El español fue el primero en hacer a pie el nuevo trazado de Fuji acompañado sólo por los tres ingenieros de su McLaren, los únicos en los que confía para ganar. Las previsiones hablan de una carrera en mojado.Lo adoraron como a un dios. Pero sólo es una montaña. Sin embargo, aquél que haya visto alguna vez el Monte Fuji nunca lo podrá olvidar. Es el volcán perfecto con su cima, a 3.776 metros de altitud, permanentemente nevada. No es sólo el símbolo de Japón, también es un elemento pleno de misticismo. Aún quedan santuarios en la isla dedicados a él y más de 300.000 nipones llegan a su cima cada año como parte de un ritual casi mágico. A las faldas de este imponente escenario es donde se disputa este fin de semana la madre de todas las carreras. El gran premio que puede decantar el título mundial para Hamilton o Alonso. Se espera lluvia para el sábado y especialmente para la carrera del domingo. Con temperatura fresca, de 18 grados. Algo que podría beneficiar al bicampeón, que siempre conduce a sus fans al éxtasis cuando la pista esta mojada.
La montaña está rodeada por enormes bosques, lagos naturales y Gotemba, donde vivió Pedro de la Rosa, es el pueblo de entidad más cercano. Ayer el recibimiento fue esquivo, con el Fuji cubierto por las nubes y una humedad que se metía por los huesos. No es de extrañar que el catalán pensara en marcharse nada más pisar su pequeño apartamento junto a un arrozal, donde finalmente vivió la aventura más hermosa de su vida hace once años. Con este ambiente tristón habitual en la zona, Fernando Alonso fue ayer el primer piloto en reconocer la pista.

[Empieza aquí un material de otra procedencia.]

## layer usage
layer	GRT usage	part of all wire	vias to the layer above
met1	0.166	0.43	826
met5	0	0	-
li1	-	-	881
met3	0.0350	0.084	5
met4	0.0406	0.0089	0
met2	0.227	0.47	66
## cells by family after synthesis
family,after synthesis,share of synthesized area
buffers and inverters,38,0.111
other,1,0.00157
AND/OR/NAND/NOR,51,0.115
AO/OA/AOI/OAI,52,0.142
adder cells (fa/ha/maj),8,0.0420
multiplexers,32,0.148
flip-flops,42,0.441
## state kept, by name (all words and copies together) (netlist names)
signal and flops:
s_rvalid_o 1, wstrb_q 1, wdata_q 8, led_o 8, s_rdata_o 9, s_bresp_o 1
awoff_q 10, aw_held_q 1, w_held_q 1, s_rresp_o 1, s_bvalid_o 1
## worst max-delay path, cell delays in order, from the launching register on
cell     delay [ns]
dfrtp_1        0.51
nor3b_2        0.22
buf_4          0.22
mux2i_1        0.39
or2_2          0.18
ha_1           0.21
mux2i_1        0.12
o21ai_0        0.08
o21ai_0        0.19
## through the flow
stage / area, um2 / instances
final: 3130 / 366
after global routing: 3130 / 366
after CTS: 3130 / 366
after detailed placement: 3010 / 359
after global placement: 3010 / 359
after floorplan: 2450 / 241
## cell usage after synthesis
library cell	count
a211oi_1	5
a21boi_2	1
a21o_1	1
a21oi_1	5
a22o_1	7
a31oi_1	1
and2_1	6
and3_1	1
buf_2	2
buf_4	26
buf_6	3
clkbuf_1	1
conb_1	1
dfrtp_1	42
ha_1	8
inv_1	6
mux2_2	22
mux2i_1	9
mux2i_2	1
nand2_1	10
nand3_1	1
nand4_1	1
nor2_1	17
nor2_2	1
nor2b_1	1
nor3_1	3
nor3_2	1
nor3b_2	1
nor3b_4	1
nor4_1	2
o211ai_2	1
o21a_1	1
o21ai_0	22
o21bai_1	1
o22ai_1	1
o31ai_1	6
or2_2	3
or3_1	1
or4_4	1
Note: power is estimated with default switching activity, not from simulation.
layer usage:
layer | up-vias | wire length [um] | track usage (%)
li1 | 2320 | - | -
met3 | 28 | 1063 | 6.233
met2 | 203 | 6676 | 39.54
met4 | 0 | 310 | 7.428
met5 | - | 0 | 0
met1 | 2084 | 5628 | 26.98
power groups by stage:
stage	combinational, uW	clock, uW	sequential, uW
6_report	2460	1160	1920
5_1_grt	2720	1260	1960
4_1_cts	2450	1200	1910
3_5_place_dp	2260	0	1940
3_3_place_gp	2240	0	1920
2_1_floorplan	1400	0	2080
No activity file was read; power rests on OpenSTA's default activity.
File: src/rtl/div_pkg.sv
// Shared definitions for the iterative divider: FSM state type and the default
// operand width. Optional feature macro used by div_unit: DIV_SIGNED_EN.
package div_pkg;

   // Default operand/result width in bits.
   localparam int unsigned DivWidthDefault = 32;

   // Divider control states.
   typedef enum logic [1:0] {
      StIdle   = 2'd0,
      StRun    = 2'd1,
      StFinish = 2'd2
   } divState_e;

endpackage

File: src/rtl/div_step.sv
// One combinational restoring-division step: shift the partial remainder left
// by one, bring in the next dividend bit, and subtract the divisor when that
// does not borrow. The partial remainder is WIDTH+1 bits wide so the compare
// never sees a truncated value.
module div_step
   import div_pkg::*;
#(
   parameter int unsigned WIDTH = DivWidthDefault
) (
   input  logic [WIDTH:0]   remIn,
   input  logic             dvdBit,
   input  logic [WIDTH-1:0] divisor,
   output logic [WIDTH:0]   remOut,
   output logic             qBit
);

   logic [WIDTH+1:0] shifted;
   logic [WIDTH+1:0] diff;

   // Trial subtraction; the top bit of the difference is the borrow.
   always_comb begin
      shifted = {remIn, dvdBit};
      diff    = shifted - {2'b00, divisor};
      qBit    = ~diff[WIDTH+1];
      remOut  = qBit ? diff[WIDTH:0] : shifted[WIDTH:0];
   end

endmodule
===== config.mk =====
export PLATFORM = sky130hd
export DESIGN_NAME = slave_daq_multi_ctrl
export DESIGN_NICKNAME = d
export VERILOG_FILES = /design/src/rtl/slave_daq_multi_ctrl.sv
export SDC_FILE = /design/constraint.sdc
export NUM_CORES = 1
export LEC_CHECK = 0
export ABC_AREA = 1
export CORE_UTILIZATION = 40
export DETAILED_ROUTE_END_ITERATION = 7
export GPL_TIMING_DRIVEN = 0
export SKIP_CTS_REPAIR_TIMING = 1
export SYNTH_ARGS = -nofsm -noshare
export SYNTH_HDL_FRONTEND = slang
export SYNTH_SLANG_ARGS = --single-unit

===== constraint.sdc =====
create_clock -name Clk -period 3.5 [get_ports Clk]
set_clock_uncertainty 0.05 [all_clocks]
set_input_delay 0.7 -clock Clk [delete_from_list [all_inputs] [get_ports Clk]]
set_output_delay 0.7 -clock Clk [all_outputs]
set_load 0.03 [all_outputs]

===== src/rtl/slave_daq_multi_ctrl.sv =====
// Slave-mode DAQ controller for NUM_ASIC daisy-chained MICROROC ASICs: trigger-driven acquisition/readout
// with power pulsing and a run trailer. Define SLAVE_DAQ_TIMEOUT_EN to enable the readout watchdog.
module slave_daq_multi_ctrl #(
    parameter int          NUM_ASIC      = 4,
    parameter int          TRIG_CNT_W    = 32,
    parameter int          T_PWR_RESET   = 8,
    parameter int          T_RESET_START = 40,
    parameter int          T_SRO         = 16,
    parameter logic [15:0] TAIL_WORD     = 16'hFF45,
    parameter int          READ_TIMEOUT  = 65535
) (
    input  logic                Clk,
    input  logic                reset_n,
    input  logic                ModuleStart,
    input  logic                AcqStart,
    input  logic                EndReadout,
    input  logic [NUM_ASIC-1:0] ChipSatB,
    input  logic [15:0]         AcquisitionTime,
    input  logic [15:0]         EndHoldTime,
    output logic                RESET_B,
    output logic                START_ACQ,
    output logic                ForceExternalRaz,
    output logic                StartReadout,
    output logic                PWR_ON_A,
    output logic                PWR_ON_D,
    output logic                PWR_ON_DAC,
    output logic                PWR_ON_ADC,
    output logic                OnceEnd,
    output logic                AllDone,
    output logic                TimeoutFlag,
    input  logic [15:0]         MicrorocData,
    input  logic                MicrorocData_en,
    output logic [15:0]         SlaveDaqData,
    output logic                SlaveDaqData_en,
    input  logic                DataTransmitDone
);

    typedef enum logic [3:0] {
        IDLE, CHIP_RESET, POWER_ON, RELEASE, WAIT_START, ACQUIRE, WAIT_READ,
        START_READOUT, WAIT_READ_DONE, ONCE_END, OUT_TAIL, OUT_COUNT, ALL_DONE
    } state_t;

    localparam int          NW        = TRIG_CNT_W / 16;
    localparam logic [1:0]  NW_C      = 2'(NW);
    localparam logic [31:0] T_PWR_C   = 32'(T_PWR_RESET);
    localparam logic [31:0] T_RST_C   = 32'(T_RESET_START);
    localparam logic [31:0] T_SRO_C   = 32'(T_SRO);

    state_t                  state_q, state_d;
    logic [31:0]             cnt_q, cnt_d;
    logic [1:0]              wi_q, wi_d;
    logic [TRIG_CNT_W-1:0]   trig_cnt_q, trig_cnt_d;
    logic [15:0]             acq_cnt_q, acq_cnt_d;
    logic [15:0]             dout_q, dout_d;
    logic                    dout_en_q, dout_en_d;

    logic                    acq_s1_q, acq_s2_q, acq_s3_q;
    logic                    er_s1_q, er_s2_q;
    logic [NUM_ASIC-1:0]     sat_s1_q, sat_s2_q;
    logic                    sat_prev_q;

    logic                    trig, sat_all, full, read_ok, cnt_en;
    logic [TRIG_CNT_W-1:0]   trig_sh;

`ifdef SLAVE_DAQ_TIMEOUT_EN
    localparam logic [31:0]  RD_TO_C = 32'(READ_TIMEOUT);
    logic [31:0]             wd_q, wd_d;
    logic                    timeout_q, timeout_d;
`endif

    assign sat_all = &sat_s2_q;
    assign trig    = acq_s2_q & ~acq_s3_q;
    assign full    = ~sat_all & sat_prev_q;
    assign read_ok = sat_all & ~sat_prev_q;

    always_comb begin
        state_d    = state_q;
        cnt_d      = cnt_q + 32'd1;
        wi_d       = wi_q;
        trig_cnt_d = trig_cnt_q;
        acq_cnt_d  = acq_cnt_q;
        dout_d     = MicrorocData;
        dout_en_d  = MicrorocData_en;
        trig_sh    = '0;
`ifdef SLAVE_DAQ_TIMEOUT_EN
        wd_d       = wd_q;
        timeout_d  = timeout_q;
`endif
        case (state_q)
            IDLE: begin
                trig_cnt_d = '0;
                acq_cnt_d  = '0;
                if (ModuleStart) state_d = CHIP_RESET;
            end
            CHIP_RESET:     state_d = POWER_ON;
            POWER_ON:       if (cnt_q >= T_PWR_C) state_d = RELEASE;
            RELEASE:        if (cnt_q >= T_RST_C) state_d = WAIT_START;
            // A falling ModuleStart wins over a trigger seen in the same cycle
            WAIT_START: begin
                if (!ModuleStart) state_d = OUT_TAIL;
                else if (trig)    state_d = ACQUIRE;
            end
            ACQUIRE:        if (cnt_q >= {16'd0, AcquisitionTime} || full) state_d = WAIT_READ;
            WAIT_READ:      if (read_ok) state_d = START_READOUT;
            START_READOUT:  if (cnt_q >= T_SRO_C) state_d = WAIT_READ_DONE;
            WAIT_READ_DONE: begin
                if (er_s2_q) begin
                    state_d   = ONCE_END;
                    acq_cnt_d = (acq_cnt_q == 16'hFFFF) ? acq_cnt_q : acq_cnt_q + 16'd1;
                end
            end
            ONCE_END:       if (cnt_q >= {16'd0, EndHoldTime}) state_d = WAIT_START;
            OUT_TAIL: begin
                state_d   = OUT_COUNT;
                wi_d      = '0;
                dout_d    = TAIL_WORD;
                dout_en_d = 1'b1;
            end
            // Trigger count MSW first, then the completed-readout count
            OUT_COUNT: begin
                wi_d      = wi_q + 2'd1;
                dout_en_d = 1'b1;
                if (wi_q == NW_C) begin
                    dout_d  = acq_cnt_q;
                    state_d = ALL_DONE;
                end else begin
                    trig_sh = trig_cnt_q >> (16 * (NW - 1 - int'(wi_q)));
                    dout_d  = trig_sh[15:0];
                end
            end
            ALL_DONE:       if (DataTransmitDone) state_d = IDLE;
            default:        state_d = IDLE;
        endcase

`ifdef SLAVE_DAQ_TIMEOUT_EN
        if (state_q == IDLE) timeout_d = 1'b0;
        if (state_q == ACQUIRE) begin
            wd_d = '0;
        end else if (state_q == WAIT_READ || state_q == WAIT_READ_DONE) begin
            wd_d = wd_q + 32'd1;
            if (state_d == state_q && wd_q + 32'd1 >= RD_TO_C) begin
                state_d   = ONCE_END;
                timeout_d = 1'b1;
            end
        end
`endif

        if (state_d != state_q) cnt_d = '0;

        cnt_en = (state_q >= WAIT_START) && (state_q <= ONCE_END) &&
                 !(state_q == WAIT_START && !ModuleStart);
        if (trig && cnt_en) trig_cnt_d = trig_cnt_q + 1'b1;
    end

    always_ff @(posedge Clk or negedge reset_n) begin
        if (!reset_n) begin
            state_q    <= IDLE;
            cnt_q      <= '0;
            wi_q       <= '0;
            trig_cnt_q <= '0;
            acq_cnt_q  <= '0;
            dout_q     <= '0;
            dout_en_q  <= 1'b0;
            acq_s1_q   <= 1'b0;
            acq_s2_q   <= 1'b0;
            acq_s3_q   <= 1'b0;
            er_s1_q    <= 1'b0;
            er_s2_q    <= 1'b0;
            sat_s1_q   <= '1;
            sat_s2_q   <= '1;
            sat_prev_q <= 1'b1;
        end else begin
            state_q    <= state_d;
            cnt_q      <= cnt_d;
            wi_q       <= wi_d;
            trig_cnt_q <= trig_cnt_d;
            acq_cnt_q  <= acq_cnt_d;
            dout_q     <= dout_d;
            dout_en_q  <= dout_en_d;
            acq_s1_q   <= AcqStart;
            acq_s2_q   <= acq_s1_q;
            acq_s3_q   <= acq_s2_q;
            er_s1_q    <= EndReadout;
            er_s2_q    <= er_s1_q;
            sat_s1_q   <= ChipSatB;
            sat_s2_q   <= sat_s1_q;
            sat_prev_q <= sat_all;
        end
    end

`ifdef SLAVE_DAQ_TIMEOUT_EN
    always_ff @(posedge Clk or negedge reset_n) begin
        if (!reset_n) begin
            wd_q      <= '0;
            timeout_q <= 1'b0;
        end else begin
            wd_q      <= wd_d;
            timeout_q <= timeout_d;
        end
    end
    assign TimeoutFlag = timeout_q;
`else
    assign TimeoutFlag = 1'b0;
`endif

    assign RESET_B          = !(state_q == CHIP_RESET || state_q == POWER_ON);
    assign START_ACQ        = (state_q == ACQUIRE);
    assign ForceExternalRaz = ~START_ACQ;
    assign StartReadout     = (state_q == START_READOUT);
    assign PWR_ON_A         = (state_q >= CHIP_RESET) && (state_q <= ONCE_END);
    assign PWR_ON_DAC       = PWR_ON_A;
    assign PWR_ON_D         = (state_q >= POWER_ON) && (state_q <= ONCE_END);
    assign PWR_ON_ADC       = 1'b0;
    assign OnceEnd          = (state_q == ONCE_END);
    assign AllDone          = (state_q == ALL_DONE);
    assign SlaveDaqData     = dout_q;
    assign SlaveDaqData_en  = dout_en_q;

endmodule


Word level (Yosys, flattened, before mapping)
Cells that the tools add are included.

word-level totals
  output and inout port bits = 28
  flip-flop bits (word level) = 117

operators by class
  reductions and logical operators = 18
  add/subtract/negate cells = 5
  $lt $le $gt $ge = 9
  bitwise operators = 7
  mux-type cells = 23
  shift operators = 1
  equality and inequality tests = 17

operators with widths
  cell                                                                                  count
  32-bit two-way mux                                                                    3
  32-bit by 1-bit adder with 32-bit output, second input constant                       2
  32-bit by 16-bit greater-or-equal comparator with 1-bit output                        2
  16-bit one-hot mux with 2 select lines                                                2
  4-bit one-hot mux with 13 select lines                                                1
  16-bit two-way mux                                                                    3
  4-bit two-way mux                                                                     12
  32-bit by 4-bit greater-or-equal comparator with 1-bit output, second input constant  1
  32-bit by 5-bit greater-or-equal comparator with 1-bit output, second input constant  1
  32-bit by 6-bit greater-or-equal comparator with 1-bit output, second input constant  1
  32-bit by 32-bit right shift with 16-bit output                                       1
  4-bit == test, second input constant                                                  5
  16-bit by 1-bit adder with 16-bit output, second input constant                       1
  16-bit == test, second input constant                                                 1
  4-bit by 3-bit == test with 1-bit output, second input constant                       4
  4-bit by 2-bit == test with 1-bit output, second input constant                       2
  1-bit logical AND                                                                     6
  2-bit nonzero test                                                                    3
  4-bit by 1-bit == test with 1-bit output, second input constant                       1
  4-bit by 1-bit greater-or-equal comparator with 1-bit output, second input constant   1
  4-bit by 2-bit greater-or-equal comparator with 1-bit output, second input constant   1
  4-bit by 3-bit greater-or-equal comparator with 1-bit output, second input constant   1
  4-bit less-or-equal comparator, second input constant                                 1
  4-bit logical NOT                                                                     1
  other kinds (14)                                                                      23

Logic depth before layout (Yosys ltp)
  depth after elaboration = 8
  mapped depth = 19

Least setup slack after synthesis
Ideal clock, no wire load.

  kind = input port to flip-flop
  from = in EndHoldTime[15]
  to = reg cnt_q[3]
  path slack = 1.149 ns
  buffers on the path = 1
  data arrival time = 2.177 ns
  stages on the path = 17
  setup time = 0.124 ns
  path through = inv_1 -> ha_1 -> nand2_1 -> nor2_1 -> and2_1 -> nand2_1 -> nand2_1 -> nor2_1 -> nand3_1 -> nand2_1 -> nor2_1 -> nand2_1 -> nand2_1 -> nand2_1 -> nand2_4 -> buf_8 -> nor2_4

on the way
  word-level cells in the longest chain between the ends = 5

ends and longest elaborated chain
  what                                                            RTL line  source
  start: declaration                                              19        input logic [15:0] EndHoldTime,
  32-bit by 16-bit greater-or-equal comparator with 1-bit output  112       ONCE_END: if (cnt_q >= {16'd0, EndHoldTime}) state_d = WAIT_START;
  4-bit two-way mux                                               112
  4-bit one-hot mux with 13 select lines                          89        case (state_q)
  net state_d[0]                                                  49        state_t state_q, state_d;
  4-bit inequality test                                           148       if (state_d != state_q) cnt_d = '0;
  32-bit two-way mux                                              148
  net cnt_d[3]                                                    50        logic [31:0] cnt_q, cnt_d;
  end signal: assignment                                          174       cnt_q <= cnt_d;
  end: declaration                                                50

The timed path passes the listed nets, and every way through them passes these cells.
A chain may end at the register's enable or synchronous reset.

Final worst setup path
  from = reg state_q[1]
  to = out PWR_ON_DAC

on the way
  word-level cells in the longest chain between the ends = 2

ends and longest elaborated chain
  what                                                                                                            RTL line  source
  start: declaration                                                                                              49
  start signal: assignment                                                                                        173       state_q <= state_d;
  4-bit by 1-bit greater-or-equal comparator with 1-bit output or 4-bit less-or-equal comparator (tied branches)  210       assign PWR_ON_A = (state_q >= CHIP_RESET) && (state_q <= ONCE_END);
  1-bit logical AND (*)                                                                                           210
  end: declaration                                                                                                26        output logic PWR_ON_DAC,

Every way passes the cells marked *; elsewhere a longest branch is shown, timed or not.

==> flow_summary_export.csv <==
group,metric,value,unit
status,status,"complete, but fails checks",
status,violations,"DRC",
clocking,cts_buffers,17,
logic_synthesis,synth_most_common_cell,"nand2_1",
logic_synthesis,synthXorXnorAreaFrac,5.06,%
hold_path,hp-class,"input pin to asynchronous set/reset pin",
power_and_ir_drop,power_leakage,4.25,nW
logic_synthesis,synthSimpleGateAreaFrac,28.9,%
logic_synthesis,syn-cell-area,7440,um2
floorplan,io_pins,87,
critical_path,critPathMaxFanout,5,
detailed_routing,vias_per_cell,5.08,
placement,dp_hpwl,14.6,mm
clocking,clk_path_buf_depth,2,
logic_synthesis,synth_cells,969,
layout,antenna_cells,0,
timing,post-route-min-period,3.25,ns
logic_synthesis,synth_edf_count,0,
placement,post-place-ws,0.343,ns
grt,grt_usage,21.2,%
floorplan,die_h,138,um
logic_synthesis,synthMuxAreaShare,0.269,%
layout,layout.nets,1170,
grt,grt_pass1_wl,32.1,mm
clocking,clkSinkCount,117,
floorplan,core_area,18100,um2
detailed_routing,dr.pass1.iters,7,
logic_synthesis,synth_top_family_by_area,"simple AND/OR/NAND/NOR gates",
clocking,cts-root-buf,"clkbuf_16",
floorplan,rows,49,
timing,final_max_slew_viol_count,0,
floorplan,dieArea,19100,um2
placement,dp.cells,1284,
detailed_routing,drt_iter0_markers,569,
layout,drive_above_1_share,10.3,%
logic_synthesis,syn_avg_cell_area,7.68,um2
layout,final_cells,1316,
run,drv_cap,0,
logic_synthesis,synth_seq_cells,117,
layout,fillers,1717,
critical_path,start_kind,"register",
detailed_routing,drc,18,
logic_synthesis,ys_async_sr_fraction,100,%
logic_synthesis,synthAdderAreaFrac,6.22,%
logic_synthesis,ys_top_cells_by_area,"dfrtp_1 (36%), nand2_1 (11%), inv_1 (7.3%), ha_1 (6.2%), nor2_1 (4.6%)",
logic_synthesis,synth_top_cell_area_share,36.3,%
critical_path,critical_path_class,"register to output port",
detailed_routing,post_drt_wl_per_cell,14.6,um
timing,relSlewSlack,61.1,%
detailed_routing,vias,6682,
logic_synthesis,yosys_warnings,0,
logic_synthesis,ys_seq_area_share,39.5,%
power_and_ir_drop,irDropWorstVdd,0.302,mV
placement,routabilityCongestion,0.945,
grt,grt-ovfl-total,0,
critical_path,crit_required,2.75,ns
timing,worst_slew_pin_slew,0.583,ns
detailed_routing,postRouteWirelength,19.3,mm
clocking,clk_pin_slew,0.06,ns
timing,finalWorstSetupSlack,0.253,ns
logic_synthesis,synthTopCellsByCount,"nand2_1 (212), inv_1 (144), dfrtp_1 (108), nor2_1 (92), nand3_1 (45)",
layout,syn_to_final_growth,23.7,%
grt,grt_pass1_vias,6289,
logic_synthesis,ys.flop_type,"dfrtp_1",
logic_synthesis,synth_top_cell_by_area,"dfrtp_1",
placement,portBuffers,84,
floorplan,start_util,41.1,%
power_and_ir_drop,p_per_area,469,nW/um2
logic_synthesis,ys_types,47,
floorplan,die_width,138,um
clocking,tritoncts,"built",
timing,finalHoldViolCount,0,
timing,grt_setup_unrepaired,"no",
critical_path,end_kind,"output port",
clocking,clk_latency,0.42,ns
timing,fin_crit_sh,92.8,%
clocking,cts.htree.levels,4,
critical_path,arrival,2.50,ns
grt,antenna_found_initial,1,
timing,setup_viol_count_final,0,
timing,fmax,308,MHz
detailed_routing,ant_nets,0,
logic_synthesis,synth-compound-area-share,10.7,%
power_and_ir_drop,fin_total_pwr,0.00432,W
grt,grt_max_degree,90,
==> cell families (layout without fill, tap and decap cells) <==
| logic type | Yosys count | after routing |
|---|---|---|
| AOI/OAI and AO/OA | 130 | 130 |
| other | 1 | 2 |
| buffers and inverters | 173 | 290 |
| and+or+nand+nor | 466 | 466 |
| DFF | 117 | 117 |
| muxes | 2 | 2 |
| adders and majority gates | 37 | 37 |
| xor gates and xnor gates | 43 | 43 |
==> cell usage in the layout (no fill, tap or decap), drive strengths merged, types with 4 or more instances in the layout <==
cell type	instances
nand2	217
inv	151
nor2	129
dfrtp	108
clkdlybuf4s50	83
nand3	45
o21ai	41
ha	37
xor2	36
a21oi	33
nor3	32
clkbuf	30
nand4	29
o31ai	14
o22ai	12
buf	12
o211ai	11
dfstp	9
xnor2	7
clkinv	7
nor4	6
o221ai	5
or2	4
clkinvlp	4
==> worst max-delay path: stages (launching register included) <==
cell	delay, ns
dfrtp_1	0.42
nor2_1	0.23
inv_2	0.09
nor2_1	0.32
or2_2	0.18
inv_1	0.11
buf_4	0.16
clkdlybuf4s50_1	0.58
==> metrics by stage <==
step / hold slack, ns / TNS, ns / area [um2] / util (%)
after floorplan: 0.281 / 0 / 7440 / -
after global placement: 0.285 / -347.40 / 8570 / 47.4
after detailed placement: 0.293 / 0 / 8600 / 47.5
after CTS: 0.0893 / 0 / 9200 / 50.9
after global routing: 0.103 / 0 / 9200 / 50.9
final: 0.0958 / 0 / 9200 / 50.9
==> final timing paths <==
kind                       slack [ns]       start       endpoint  cells past startpoint
max in group asynchronous        2.55     reset_n    sat_s2_q[0]                      2
min in group Clk                 0.30     er_s1_q        er_s2_q                      0
hold reg to reg                  0.30     er_s1_q        er_s2_q                      0
setup reg to reg                 0.81     wi_q[0]       cnt_q[2]                     15
hold / removal                    0.1     reset_n  acq_cnt_q[11]                      1
setup / recovery                 0.25  state_q[1]     PWR_ON_DAC                      7
==> final cells by class <==
cell class              count  area, um2  share of cell area [%]
flip-flops and latches    117       2940                    31.9
clock buffers              19        443                    4.81
repair buffers             85        870                    9.45
multi-input cells         680       3810                    41.4
clock inverters            13        158                    1.71
plain buffers              21        121                    1.32
inverters                 152        571                    6.20
well taps                 229        287                    3.11
==> routing by layer <==
layer	wire, um	up-vias	GRT usage (%)
met5	9	-	0
li1	-	3369	-
met1	9610	3148	30.1
met4	267	2	6.80
met3	904	24	4.40
met2	8490	139	32.1
==> flip-flops by register name (all words and copies together) (netlist names) <==
name / flops
state_q: 4
SlaveDaqData_en: 1
acq_cnt_q: 16
er_s2_q: 1
er_s1_q: 1
sat_s2_q: 4
acq_s1_q: 1
SlaveDaqData: 16
sat_prev_q: 1
trig_cnt_q: 32
wi_q: 2
sat_s1_q: 4
acq_s2_q: 1
cnt_q: 32
acq_s3_q: 1
==> power by group <==
group          internal (W)  leakage [nW]  switching (W)  total [W]
Clock               0.00113         0.285       0.000643    0.00178
Sequential          0.00140          1.55      0.0000344    0.00143
Combinational      0.000366          2.42       0.000745    0.00111
Note: power is estimated with default switching activity, not from simulation.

El bicampeón del mundo se ha tomado esta carrera muy en serio y recuperó ayer la vieja costumbre de reconocer los circuitos. Es un trazado nuevo. Se acercó a media mañana a la pista acompañado de su guardia pretoriana, Mark Slade, su ingeniero de pista y otros dos técnicos del coche número uno. En ellos y en sus mecánicos son los únicos en los que confía el bicampeón dentro de McLaren para ganar el título. Su afán competitivo está al margen de nacionalidades y revisan cada milímetro del coche del asturiano antes de que salga de boxes. Están convencidos de que puedan ganarle este Mundial a Hamilton, el piloto del garage de al lado.
El asturiano apareció en el escenario con la mejor de sus sonrisas, ajeno a todas las barbaridades que se han dicho sobre él las últimas semanas. Está encerrado en el caparazón de competir, trabajar y preparar con mimo las tres finales que le esperan. De hecho, ha llegado a tope físicamente después de diez días de trabajo en el gimnasio.
Hamilton no acudió al circuito de Fuji porque su modo de acercarse a la carrera es distinto, que no peor. El británico llegará al GP de Japón con más de dos mil vueltas dadas al simulador de la escudería británica en Woking. Fernando apenas ha rodado virtualmente. Es una herramienta muy útil, ya que permite simular condiciones de mojado como las que se esperan este fin de semana.
Y hasta hacerse una idea de qué reglajes básicos pueden servir como punto de partida en una pista desconocida. Aunque el circuito nipón es mucho más seguro que antes, la última vez que llovió a mares, en 1976, Niki Lauda decidió retirarse y perdió el título con James Hunt por temor a un accidente. Es el reto de una montaña mágica oculta entre las nubes.